More than 880 Christmas Day flights, including domestic flights and those into or out of the country, were canceled, up from 690 on Christmas Eve, according to a running tally on flight-tracking website FlightAware.com. Around 800 flights were delayed.
The Christmas holidays are typically a peak time for air travel, but the rapid spread of the highly transmissible Omicron variant has led to a sharp increase in COVID-19 infections, forcing airlines to cancel flights as pilots and crew need to be quarantined.
United Airlines canceled 230 flights, a company spokesperson said.
“The nationwide spike in Omicron cases this week has had a direct impact on our flight crews and the people who run our operation,” spokesperson Maddie King said. She added that the cancellations made up a small portion of United’s 4,000 average daily flights during the holiday season.
“We are working hard to rebook as many people as possible and get them on their way for the holidays,” she said.
FlightAware data showed that Delta Air Lines scrubbed 292 flights as of 11:23 a.m. EST (1623 GMT), while a spokesperson for American Airlines said the carrier had to call off 90 mainland flights. Globally, a total of more than 2,500 flights were called off on Saturday and some 4,200 others were delayed.
“Our operation has been running smoothly, and unfortunately a number of COVID-related sick calls led us to make the difficult decision to pre-cancel some flights scheduled for today,” a spokesperson for American Airlines said.

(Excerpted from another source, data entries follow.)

--- config.mk ---
export PLATFORM = sky130hd
export DESIGN_NAME = i2c_regfile_target
export DESIGN_NICKNAME = d
export VERILOG_FILES = /design/src/rtl/i2c_target_pkg.sv /design/src/rtl/i2c_regfile_target_bus_sync.sv /design/src/rtl/i2c_regfile_target.sv
export SDC_FILE = /design/constraint.sdc
export NUM_CORES = 1
export LEC_CHECK = 0
export BUFFER_PORTS_ARGS = -buffer_cell sky130_fd_sc_hd__buf_2
export CORE_AREA = 2 2 103 105
export CTS_CLUSTER_SIZE = 8
export DETAILED_ROUTE_END_ITERATION = 10
export DIE_AREA = 0 0 105 107
export HOLD_SLACK_MARGIN = 0.08
export PLACE_DENSITY_LB_ADDON = 0.25
export SYNTH_ARGS = -nofsm -noshare
export SYNTH_HDL_FRONTEND = slang
export SYNTH_HIERARCHICAL = 1
export SYNTH_SLANG_ARGS = --single-unit
--- constraint.sdc ---
create_clock -name clk -period 3 [get_ports clk]
set_clock_uncertainty 0.15 [all_clocks]
set_input_delay 0.15 -clock clk [delete_from_list [all_inputs] [get_ports clk]]
set_output_delay 0.15 -clock clk [all_outputs]
set_load 0.005 [all_outputs]
--- src/rtl/i2c_target_pkg.sv ---
// Shared definitions for the I2C register-file target.
// Holds the protocol state enum, register byte indices, register reset values
// and the register read-mux helper used by the top level.
package i2c_target_pkg;

    typedef enum logic [3:0] {
        ST_IDLE,
        ST_ADDR,
        ST_ADDR_ACK,
        ST_PTR,
        ST_PTR_ACK,
        ST_WR,
        ST_WR_ACK,
        ST_RD,
        ST_RD_ACK
    } state_t;

    // Byte indices; the low byte of each 16-bit register sits at the even index.
    localparam logic [7:0] REG_IN0  = 8'd0;
    localparam logic [7:0] REG_IN1  = 8'd1;
    localparam logic [7:0] REG_OUT0 = 8'd2;
    localparam logic [7:0] REG_OUT1 = 8'd3;
    localparam logic [7:0] REG_POL0 = 8'd4;
    localparam logic [7:0] REG_POL1 = 8'd5;
    localparam logic [7:0] REG_CFG0 = 8'd6;
    localparam logic [7:0] REG_CFG1 = 8'd7;

    localparam logic [15:0] OUT_RST = 16'hFFFF;
    localparam logic [15:0] POL_RST = 16'h0000;
    localparam logic [15:0] CFG_RST = 16'hFFFF;

    // Byte visible at register index idx; unmapped indices read all ones.
    function automatic logic [7:0] reg_read(input logic [7:0]  idx,
                                            input logic [15:0] in_v,
                                            input logic [15:0] out_v,
                                            input logic [15:0] pol_v,
                                            input logic [15:0] cfg_v);
        logic [15:0] inp;
        logic [7:0]  val;
        inp = in_v ^ pol_v;
        case (idx)
            REG_IN0:  val = inp[7:0];
            REG_IN1:  val = inp[15:8];
            REG_OUT0: val = out_v[7:0];
            REG_OUT1: val = out_v[15:8];
            REG_POL0: val = pol_v[7:0];
            REG_POL1: val = pol_v[15:8];
            REG_CFG0: val = cfg_v[7:0];
            REG_CFG1: val = cfg_v[15:8];
            default:  val = 8'hFF;
        endcase
        return val;
    endfunction

endpackage

--- src/rtl/i2c_regfile_target_bus_sync.sv ---
// i2c_bus_sync: brings raw SCL/SDA into the clk domain and derives bus events.
// Ports:
//   clk, reset          - clock, synchronous active-high reset
//   scl_in, sda_in      - raw asynchronous bus lines
//   sda                 - synchronized SDA level
//   scl_rise, scl_fall  - one-cycle strobes on synchronized SCL edges
//   bus_start, bus_stop - one-cycle strobes for START / STOP conditions
module i2c_bus_sync #(
    parameter int SYNC_STAGES = 2
) (
    input  logic clk,
    input  logic reset,
    input  logic scl_in,
    input  logic sda_in,
    output logic sda,
    output logic scl_rise,
    output logic scl_fall,
    output logic bus_start,
    output logic bus_stop
);

    logic [SYNC_STAGES-1:0] scl_sr;
    logic [SYNC_STAGES-1:0] sda_sr;
    logic                   scl;
    logic                   scl_q;
    logic                   sda_q;

    // Reset to the idle bus level so no spurious edge appears after reset.
    always_ff @(posedge clk) begin
        if (reset) begin
            scl_sr <= '1;
            sda_sr <= '1;
            scl_q  <= 1'b1;
            sda_q  <= 1'b1;
        end else begin
            scl_sr <= {scl_sr[SYNC_STAGES-2:0], scl_in};
            sda_sr <= {sda_sr[SYNC_STAGES-2:0], sda_in};
            scl_q  <= scl;
            sda_q  <= sda;
        end
    end

    assign scl = scl_sr[SYNC_STAGES-1];
    assign sda = sda_sr[SYNC_STAGES-1];

    assign scl_rise  =  scl & ~scl_q;
    assign scl_fall  = ~scl &  scl_q;
    // SDA may only move while SCL is high for START/STOP; require SCL high on
    // both sides of the SDA edge so a data change near an SCL edge is ignored.
    assign bus_start = scl & scl_q &  sda_q & ~sda;
    assign bus_stop  = scl & scl_q & ~sda_q &  sda;

endmodule

--- src/rtl/i2c_regfile_target.sv ---
// i2c_regfile_target: I2C target exposing a 16-bit GPIO-style register file
// (input, output, polarity, config) at 7-bit address ADDR.
// Ports:
//   clk, reset       - clock, synchronous active-high reset
//   scl_in, sda_in   - raw bus lines
//   sda_oe_n         - open-drain SDA drive (0 pulls low)
//   in               - input pins
//   out, cfg         - output-port and config registers (cfg bit 1 = input)
//   irq_n            - active-low change interrupt on cfg=1 pins
//   busy             - address-matched transaction in progress
import i2c_target_pkg::*;

module i2c_regfile_target #(
    parameter logic [6:0] ADDR        = 7'h20,
    parameter int         SYNC_STAGES = 2
) (
    input  logic        clk,
    input  logic        reset,
    input  logic        scl_in,
    input  logic        sda_in,
    output logic        sda_oe_n,
    input  logic [15:0] in,
    output logic [15:0] out,
    output logic [15:0] cfg,
    output logic        irq_n,
    output logic        busy
);

    logic        sda_s, scl_rise, scl_fall, bus_start, bus_stop;
    state_t      state, state_nxt;
    logic        sda_oe_nxt, rd_load;
    logic [7:0]  rx, ptr, rd_val;
    logic [6:0]  tx;          // remaining read bits; the MSB is driven at load
    logic [2:0]  bit_cnt;
    logic        full;        // eight bits of the current byte have been clocked
    logic        ptr_pend, dat_pend;
    logic [15:0] pol, in_lat;
    logic        addr_hit;

    i2c_bus_sync #(.SYNC_STAGES(SYNC_STAGES)) u_sync (
        .clk       (clk),
        .reset     (reset),
        .scl_in    (scl_in),
        .sda_in    (sda_in),
        .sda       (sda_s),
        .scl_rise  (scl_rise),
        .scl_fall  (scl_fall),
        .bus_start (bus_start),
        .bus_stop  (bus_stop)
    );

    assign addr_hit = (rx[7:1] == ADDR);
    assign rd_val   = reg_read(ptr, in, out, pol, cfg);

    always_comb begin
        state_nxt  = state;
        sda_oe_nxt = sda_oe_n;
        rd_load    = 1'b0;
        if (bus_start) begin
            state_nxt  = ST_ADDR;
            sda_oe_nxt = 1'b1;
        end else if (bus_stop) begin
            state_nxt  = ST_IDLE;
            sda_oe_nxt = 1'b1;
        end else begin
            case (state)
                ST_ADDR: if (scl_fall && full) begin
                    state_nxt  = ST_ADDR_ACK;
                    sda_oe_nxt = ~addr_hit;
                end
                ST_PTR: if (scl_fall && full) begin
                    state_nxt  = ST_PTR_ACK;
                    sda_oe_nxt = 1'b0;
                end
                ST_WR: if (scl_fall && full) begin
                    state_nxt  = ST_WR_ACK;
                    sda_oe_nxt = 1'b0;
                end
                ST_ADDR_ACK: begin
                    if (!addr_hit) begin
                        state_nxt  = ST_IDLE;
                        sda_oe_nxt = 1'b1;
                    end else if (scl_fall) begin
                        if (rx[0]) begin
                            state_nxt  = ST_RD;
                            rd_load    = 1'b1;
                            sda_oe_nxt = rd_val[7];
                        end else begin
                            state_nxt  = ST_PTR;
                            sda_oe_nxt = 1'b1;
                        end
                    end
                end
                ST_PTR_ACK, ST_WR_ACK: if (scl_fall) begin
                    state_nxt  = ST_WR;
                    sda_oe_nxt = 1'b1;
                end
                ST_RD: if (scl_fall) begin
                    if (full) begin
                        state_nxt  = ST_RD_ACK;
                        sda_oe_nxt = 1'b1;
                    end else begin
                        sda_oe_nxt = tx[6];
                    end
                end
                // rx[0] holds the master's ACK bit sampled on this slot's rise.
                ST_RD_ACK: if (scl_fall) begin
                    if (!rx[0]) begin
                        state_nxt  = ST_RD;
                        rd_load    = 1'b1;
                        sda_oe_nxt = rd_val[7];
                    end else begin
                        state_nxt  = ST_IDLE;
                        sda_oe_nxt = 1'b1;
                    end
                end
                default: ;
            endcase
        end
    end

    always_ff @(posedge clk) begin
        if (reset) begin
            state    <= ST_IDLE;
            sda_oe_n <= 1'b1;
            rx       <= 8'h00;
            tx       <= 7'h00;
            bit_cnt  <= 3'd0;
            full     <= 1'b0;
            ptr      <= 8'h00;
            ptr_pend <= 1'b0;
            dat_pend <= 1'b0;
            out      <= OUT_RST;
            pol      <= POL_RST;
            cfg      <= CFG_RST;
            in_lat   <= in;
            irq_n    <= 1'b1;
            busy     <= 1'b0;
        end else begin
            state    <= state_nxt;
            sda_oe_n <= sda_oe_nxt;
            irq_n    <= ~|((in ^ in_lat) & cfg);
            ptr_pend <= 1'b0;
            dat_pend <= 1'b0;

            // Bit capture; any state change starts a fresh byte.
            if (bus_start || bus_stop || state_nxt != state) begin
                bit_cnt <= 3'd0;
                full    <= 1'b0;
            end else if (scl_rise) begin
                if (state inside {ST_ADDR, ST_PTR, ST_WR, ST_RD_ACK})
                    rx <= {rx[6:0], sda_s};
                if (state inside {ST_ADDR, ST_PTR, ST_WR, ST_RD}) begin
                    bit_cnt <= bit_cnt + 3'd1;
                    if (bit_cnt == 3'd7) begin
                        full     <= 1'b1;
                        ptr_pend <= (state == ST_PTR);
                        dat_pend <= (state == ST_WR);
                        if (state == ST_RD)
                            ptr[0] <= ~ptr[0];
                    end
                end
            end

            // Byte commit, one cycle after the eighth sample.
            if (ptr_pend)
                ptr <= rx;
            if (dat_pend) begin
                case (ptr)
                    REG_OUT0: out[7:0]  <= rx;
                    REG_OUT1: out[15:8] <= rx;
                    REG_POL0: pol[7:0]  <= rx;
                    REG_POL1: pol[15:8] <= rx;
                    REG_CFG0: cfg[7:0]  <= rx;
                    REG_CFG1: cfg[15:8] <= rx;
                    default: ;
                endcase
                ptr[0] <= ~ptr[0];
            end

            if (rd_load) begin
                tx <= rd_val[6:0];
                if (ptr[7:1] == 7'd0)
                    in_lat <= in;
            end else if (state == ST_RD && scl_fall && !full && !bus_start && !bus_stop) begin
                tx <= {tx[5:0], 1'b0};
            end

            if (bus_stop)
                busy <= 1'b0;
            else if (state == ST_ADDR_ACK)
                busy <= addr_hit;
            else if (state == ST_RD_ACK && state_nxt == ST_IDLE)
                busy <= 1'b0;
        end
    end

endmodule

# [Word level (Yosys, flattened, before mapping)]
# Cells that the tools add are included.
[op_classes] shifts=0 mul=0 n_lt_le_gt_ge=0 n_addsub=1 n_div=0 n_reduce_logical=45 bitwise_logic=20 mux=48 eq_ne=25
[ops] cell="8-bit one-hot mux with 8 select lines" n=1
[ops] cell="16-bit two-way mux" n=3
[ops] cell="4-bit two-way mux" n=11
[ops] cell="8-bit by 3-bit == test with 1-bit output, second input constant" n=4
[ops] cell="16-bit XOR" n=2
[ops] cell="4-bit one-hot mux with 7 select lines" n=1
[ops] cell="1-bit two-way mux" n=26
[ops] cell="16-bit AND" n=1
[ops] cell="4-bit by 3-bit == test with 1-bit output, second input constant" n=4
[ops] cell="8-bit by 2-bit == test with 1-bit output, second input constant" n=2
[ops] cell="2-bit AND reduction" n=8
[ops] cell="16-bit OR reduction" n=1
[ops] cell="7-bit two-way mux" n=2
[ops] cell="3-bit nonzero test" n=4
[ops] cell="1-bit inverter" n=10
[ops] cell="4-bit by 2-bit == test with 1-bit output, second input constant" n=2
[ops] cell="8-bit by 1-bit == test with 1-bit output, second input constant" n=1
[ops] cell="8-bit logical NOT" n=1
[ops] cell="2-bit inequality test, second input constant" n=4
[ops] cell="2-bit nonzero test" n=4
[ops] cell="4-bit nonzero test" n=2
[ops] cell="2-bit OR reduction" n=4
[ops] cell="1-bit AND" n=7
[ops] cell="7-bit by 6-bit == test with 1-bit output, second input constant" n=1
[ops] cell="other kinds (21)" n=33
[word_totals] latch_bits=0 rom_bits=0 word_cells=162 reg_bits=106 memories=0 mem_bits_rw=0

# [Longest topological paths before layout]
[depth] word_depth=12 mapped_depth=8 depth_no_buf=7

# [Cells and area by module]
# The synthesis kept the hierarchy.
[modules_own_cells] mod="i2c_regfile_target" seq_area_each_um2=2162.1 cells_each=560 area_per_inst_um2=5265.0 n_inst=1
[modules_own_cells] mod="i2c_bus_sync" seq_area_each_um2=120.1 cells_each=16 area_per_inst_um2=190.2 n_inst=1

# [Least setup slack after synthesis]
# Ideal clock, no wire load.
[synth_timing] kind="reg-to-reg" from="register state[3]" to="register in_lat[0] (enable)" setup_ps=339 stages_incl_launch_ff=8 period_less_slack_ps=2556 slack_ps=444 arrival_ps=2067 cell_sequence="dfxtp_1 > buf_6 > or4b_4 > nand3b_4 > mux2_4 > nor3_4 > buf_6 > a31o_2"
[synth_between] elab_chain_cells=6 word_cells_on_any_way=7 classes_between="2 x eq/ne; 3 x mux; 2 x reduce/logical"
[synth_rtl] element="start, declared" line="i2c_regfile_target.sv:30" source="state_t state, state_nxt;"
[synth_rtl] element="start signal, assigned" line="i2c_regfile_target.sv:140" source="state <= state_nxt;"
[synth_rtl] element="4-bit == test or 4-bit by 2-bit == test with 1-bit output (tied branches)" line="i2c_regfile_target.sv:66" source="case (state)"
[synth_rtl] element="1-bit one-hot mux with 2 select lines (*)" line="i2c_regfile_target.sv:66"
[synth_rtl] element="1-bit two-way mux (*)" line="i2c_regfile_target.sv:62" source="end else if (bus_stop) begin"
[synth_rtl] element="1-bit two-way mux (*)" line="i2c_regfile_target.sv:59" source="if (bus_start) begin"
[synth_rtl] element="2-bit nonzero test (no source line) (*)"
[synth_rtl] element="2-bit AND reduction (no source line) (*)"
[synth_rtl] element="end signal, assigned" line="i2c_regfile_target.sv:136" source="in_lat <= in;"
[synth_rtl] element="end signal, assigned" line="i2c_regfile_target.sv:184" source="in_lat <= in;"
[synth_rtl] element="end, declared" line="i2c_regfile_target.sv:37" source="logic [15:0] pol, in_lat;"
# Every way passes the cells marked *; elsewhere a longest branch is shown, timed or not.
# A chain may end at the register's enable or synchronous reset.

# [Worst setup path in the final report]
[layout_timing] from="register state[0]" to="register in_lat[10] (enable)"
# Same word-level chain as after synthesis.

==> flow_summary_export.csv <==
group,metric,value,unit
outcome,outcome,"complete, no violations",
floorplan,row_count,37,
placement,post-place-ws,305,ps
routing,drc,0,
routing,dr.pass1.iters,5,
sta,finalWorstSetupSlack,303,ps
layout,nFillCells,904,
logic_synthesis,synthCells,576,
floorplan,die_area,11200,um^2
placement,dp.cells,750,
sta,final_hold_viol_count,0,
floorplan,die_y,107,um
worst_hold_path,min_to,"u_sync/sda_sr[1]$_SDFF_PP1_",
pwr,power_switching_share,23.2,%
clock_tree,cts_buffer_depth,2,
clock_tree,clock-root-buffer,"clkbuf_8",
logic_synthesis,synthesis.area,5460,um^2
routing,wirelength,14500,um
clock_tree,postCtsSetupRepairBufs,0,
global_route,gr-usage-all-layers,27.0,%
layout,multi_input_area,2930,um^2
clock_tree,cts_tree,"built",
sta,maxSlewHeadroom,55.2,%
logic_synthesis,synthesis.nets,598,
pwr,ir_worst_vdd,237,uV
clock_tree,cts.sinks,106,
logic_synthesis,synth.avg_cell_area,9.47,um^2
run,maxCapViolCount,0,
pwr,p_leak,2.36,nW
sta,setup_viol,0,
critical_path,path_class,"register to register",
sta,rsz0062_at_grt,"false",
floorplan,io_pins,55,
critical_path,crit_cells,5,
critical_path,worstRegToRegCells,5,
global_route,grt_pass1_wl,23600,um
sta,slew_violations,0,
layout,area.growth.synth_to_final,15.0,%
critical_path,worst_ep_arrival_time,2560,ps
sta,finalCritPeriodShare,89.9,%
worst_hold_path,hp-start,"u_sync/sda_sr[0]$_SDFF_PP1_",
floorplan,die_x,105,um
critical_path,r2r_setup_slack,300,ps
pwr,internal_power,1.98,mW
critical_path,cp_num_buf_inv,0,
placement,gp_congestion,0.962,
routing,wl_per_cell,18.5,um
layout,seq_area,2280,um^2
pwr,clkPwrFrac,35.5,%
worst_hold_path,min_path_type,"register to register",
logic_synthesis,ys_seq_elements,106,
clock_tree,clkSlewWorstSetupHoldPaths,90,ps
logic_synthesis,synthArstFlopShare,0,%
pwr,combPwrFrac,7.5,%
global_route,grt_overflow,0,
pwr,p_total,2.58,mW
placement,portBuffers,54,
sta,period_needed,2700,ps
clock_tree,htreeDepth,3,
pwr,switchingPower,599,uW
pwr,powerDensity,412,nW/um^2
routing,vias,4622,
critical_path,crit_family,"simple AND/OR/NAND/NOR gates",
logic_synthesis,synth.distinct_cells,73,
global_route,antenna_found_initial,0,
layout,fin_util,62.2,%
layout,drive_above_1_share,19.7,%
clock_tree,clock_latency,360,ps
pwr,power_frac_seq,57.0,%
sta,tns,0,ps
layout,n_antenna_cell,0,
layout,final_cell_mix,"dfxtp_1 (90), nor2_1 (66), buf_2 (54)",
critical_path,cp_max_fo,16,
critical_path,crit_path_top_delay_cell,"or4b_4",
critical_path,end_kind,"register",
worst_hold_path,whs_path_depth,1,
logic_synthesis,ys_seq_area_share,41.8,%
logic_synthesis,ys_warn_count,6,
routing,via_per_inst,5.89,
floorplan,start_util,54.1,%
layout,final_common_cell,"dfxtp_1",
logic_synthesis,ys.flop_type,"dfxtp_1",
floorplan,coreArea,10100,um^2
layout,final_cells,785,
critical_path,r2r_start,"state[0]$_SDFF_PP0_",
global_route,grt_pass1_vias,4464,
placement,dp_hpwl,10400,um
routing,detail-route-antenna-nets,0,
global_route,grt_max_degree,50,
critical_path,cp_cell_sequence,"or4b_4, nand3b_4, mux2_4, nor3_4, a31o_2",
sta,fmax,0.371,GHz
critical_path,cpPeakStageDelay,610,ps
critical_path,cp-start-kind,"register",
routing,first_iter_violations,372,
clock_tree,numCtsBuffers,9,
layout,num-nets-final,666,
sta,worst_slew_pin_slew,671,ps
critical_path,worstReg2RegEnd,"in_lat[10]$_DFFE_PP_",
logic_synthesis,synth_edf_count,16,
critical_path,required,2860,ps
-- metal layers --
metal  part of all wire [%]  routed length [um]  track usage, %
met1                     45                6550            37.0
met2                     44                6460            41.0
met3                    8.0                1160            6.02
met4                    2.5                 366            11.4
met5                      0                   0               0
-- cell type report --
class / count / area share [%]
multi-input cells: 420 / 46.6
well taps: 136 / 2.71
inverters: 6 / 0.359
flip-flops and latches: 106 / 36.4
clock inverters: 4 / 0.778
repair buffers: 101 / 10.7
clock buffers: 12 / 2.49
-- worst reg2reg max path: stages (launching register included) --
cell and delay, ps:
dfxtp_1 450, or4b_4 620, nand3b_4 210, mux2_4 300
nor3_4 140, a31o_2 480
-- power by group through the flow --
stage | clock [mW] | combinational (mW) | sequential, mW
2_1_floorplan | 0 | 0.121 | 1.50
3_3_place_gp | 0 | 0.171 | 1.50
3_5_place_dp | 0 | 0.171 | 1.51
4_1_cts | 0.931 | 0.191 | 1.47
5_1_grt | 0.989 | 0.210 | 1.48
6_report | 0.917 | 0.193 | 1.47
-- cells in the mapped netlist, types with 12 or more instances --
master	number	share of area (%)
dfxtp_1	90	33
nor2_1	66	4.5
mux2i_1	39	7.2
nand2_1	38	2.6
nand2b_1	23	2.6
clkbuf_1	21	1.4
nor2b_1	21	2.4
a21oi_1	20	1.8
a211o_1	17	2.7
xor2_1	17	2.7
edfxtp_1	16	8.8
a211oi_1	15	2.1
buf_2	13	1.2
o21ai_0	13	1.2
xnor2_1	12	1.9
-- through the flow --
| step | hold slack (ps) | area, um^2 |
|---|---|---|
| after floorplan | 97.1 | 5460 |
| after global placement | 180 | 5880 |
| after detailed placement | 189 | 5880 |
| after CTS | 273 | 6280 |
| after global routing | 275 | 6280 |
| final | 264 | 6280 |
-- sequential cells by signal, summed over array words and instances, names as in the netlist --
signal / flops
u_sync/sda_sr: 2
state: 4
full: 1
in_lat: 16
busy: 1
irq_n: 1
tx: 7
cfg: 16
u_sync/scl_q: 1
dat_pend: 1
ptr: 8
pol: 16
u_sync/scl_sr: 2
rx: 8
out: 16
ptr_pend: 1
sda_oe_n: 1
bit_cnt: 3
u_sync/sda_q: 1
-- kinds of logic after synthesis --
logic type / after synthesis / synth area share [%]
xor gates and xnor gates: 29 / 4.66
DFF: 106 / 41.8
muxes: 44 / 8.67
adders and majority gates: 2 / 0.459
AOI/OAI and AO/OA: 117 / 16.0
buffers and inverters: 50 / 4.66
and+or+nand+nor: 228 / 23.7
-- repair_timing --
item,CTS,global route
endpoints found under the hold margin,23,0
hold buffers,19,0
resized for setup,0,0
-- how the worst max path moves through the flow --
stage | to | startpoint | slack, ps
finish | in_lat[10]$_DFFE_PP_ | state[0]$_SDFF_PP0_ | 300
global route | rx[5]$_SDFFE_PP0P_ | state[0]$_SDFF_PP0_ | 100
CTS | in_lat[12]$_DFFE_PP_ | state[0]$_SDFF_PP0_ | 280
detailed placement | in_lat[2]$_DFFE_PP_ | state[0]$_SDFF_PP0_ | 300
global placement | in_lat[10]$_DFFE_PP_ | state[0]$_SDFF_PP0_ | 390
floorplan | in_lat[0]$_DFFE_PP_ | state[3]$_SDFF_PP0_ | 440
(Power assumes the default switching activity.)
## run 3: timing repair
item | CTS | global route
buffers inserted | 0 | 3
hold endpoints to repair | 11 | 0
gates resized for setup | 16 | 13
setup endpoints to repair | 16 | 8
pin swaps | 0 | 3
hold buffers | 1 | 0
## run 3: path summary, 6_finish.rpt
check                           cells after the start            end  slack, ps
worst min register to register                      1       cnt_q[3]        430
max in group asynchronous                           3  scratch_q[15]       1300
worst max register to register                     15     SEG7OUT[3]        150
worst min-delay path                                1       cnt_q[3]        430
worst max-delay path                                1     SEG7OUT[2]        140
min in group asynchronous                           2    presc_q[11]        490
==> src/rtl/vxe_vpu_actf_ctl_if.sv <==
// Bundle of signals between the VPU command decoder, the ACTF controller and
// the activation-function execution unit (actf_eu).
//   slave  : the controller. It takes i_* and drives o_*.
//   master : the environment. It is the decoder/EU side and drives i_*.
// Command : i_cmd_valid, o_cmd_ready, i_cmd_leaky, i_cmd_expd, i_th_en
// FMAC    : i_fmac_busy
// EU      : o_eu_start, i_eu_busy, o_eu_leaky, o_eu_expd
// Status  : o_busy, o_done, o_err, o_lat
interface vxe_vpu_actf_ctl_if #(
  parameter int LAT_W = 16
);
  logic             i_cmd_valid;
  logic             o_cmd_ready;
  logic             i_cmd_leaky;
  logic [6:0]       i_cmd_expd;
  logic [7:0]       i_th_en;
  logic             i_fmac_busy;
  logic             o_eu_start;
  logic             i_eu_busy;
  logic             o_eu_leaky;
  logic [6:0]       o_eu_expd;
  logic             o_busy;
  logic             o_done;
  logic             o_err;
  logic [LAT_W-1:0] o_lat;

  modport slave (
    input  i_cmd_valid, i_cmd_leaky, i_cmd_expd, i_th_en, i_fmac_busy, i_eu_busy,
    output o_cmd_ready, o_eu_start, o_eu_leaky, o_eu_expd, o_busy, o_done, o_err, o_lat
  );

  modport master (
    output i_cmd_valid, i_cmd_leaky, i_cmd_expd, i_th_en, i_fmac_busy, i_eu_busy,
    input  o_cmd_ready, o_eu_start, o_eu_leaky, o_eu_expd, o_busy, o_done, o_err, o_lat
  );
endinterface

Not all airlines were affected equally. A spokesperson for Southwest Airlines said there were no issues to report with the carrier’s flights on Saturday.
The Omicron variant was first detected in November and now accounts for nearly three-quarters of U.S. cases and as many as 90% in some areas, such as the Eastern Seaboard.
The average number of new U.S. coronavirus cases has risen 45% to 179,000 per day over the past week, according to a Reuters tally.
While recent research suggests Omicron produces milder illness and a lower rate of hospitalizations than previous variants of COVID-19, health officials have maintained a cautious note about the outlook.
Ahead of the Christmas holiday, Americans scrambled for COVID-19 tests and many went ahead with their travel plans.
U.S. officials have said that people who are fully vaccinated should feel comfortable proceeding with holiday travel.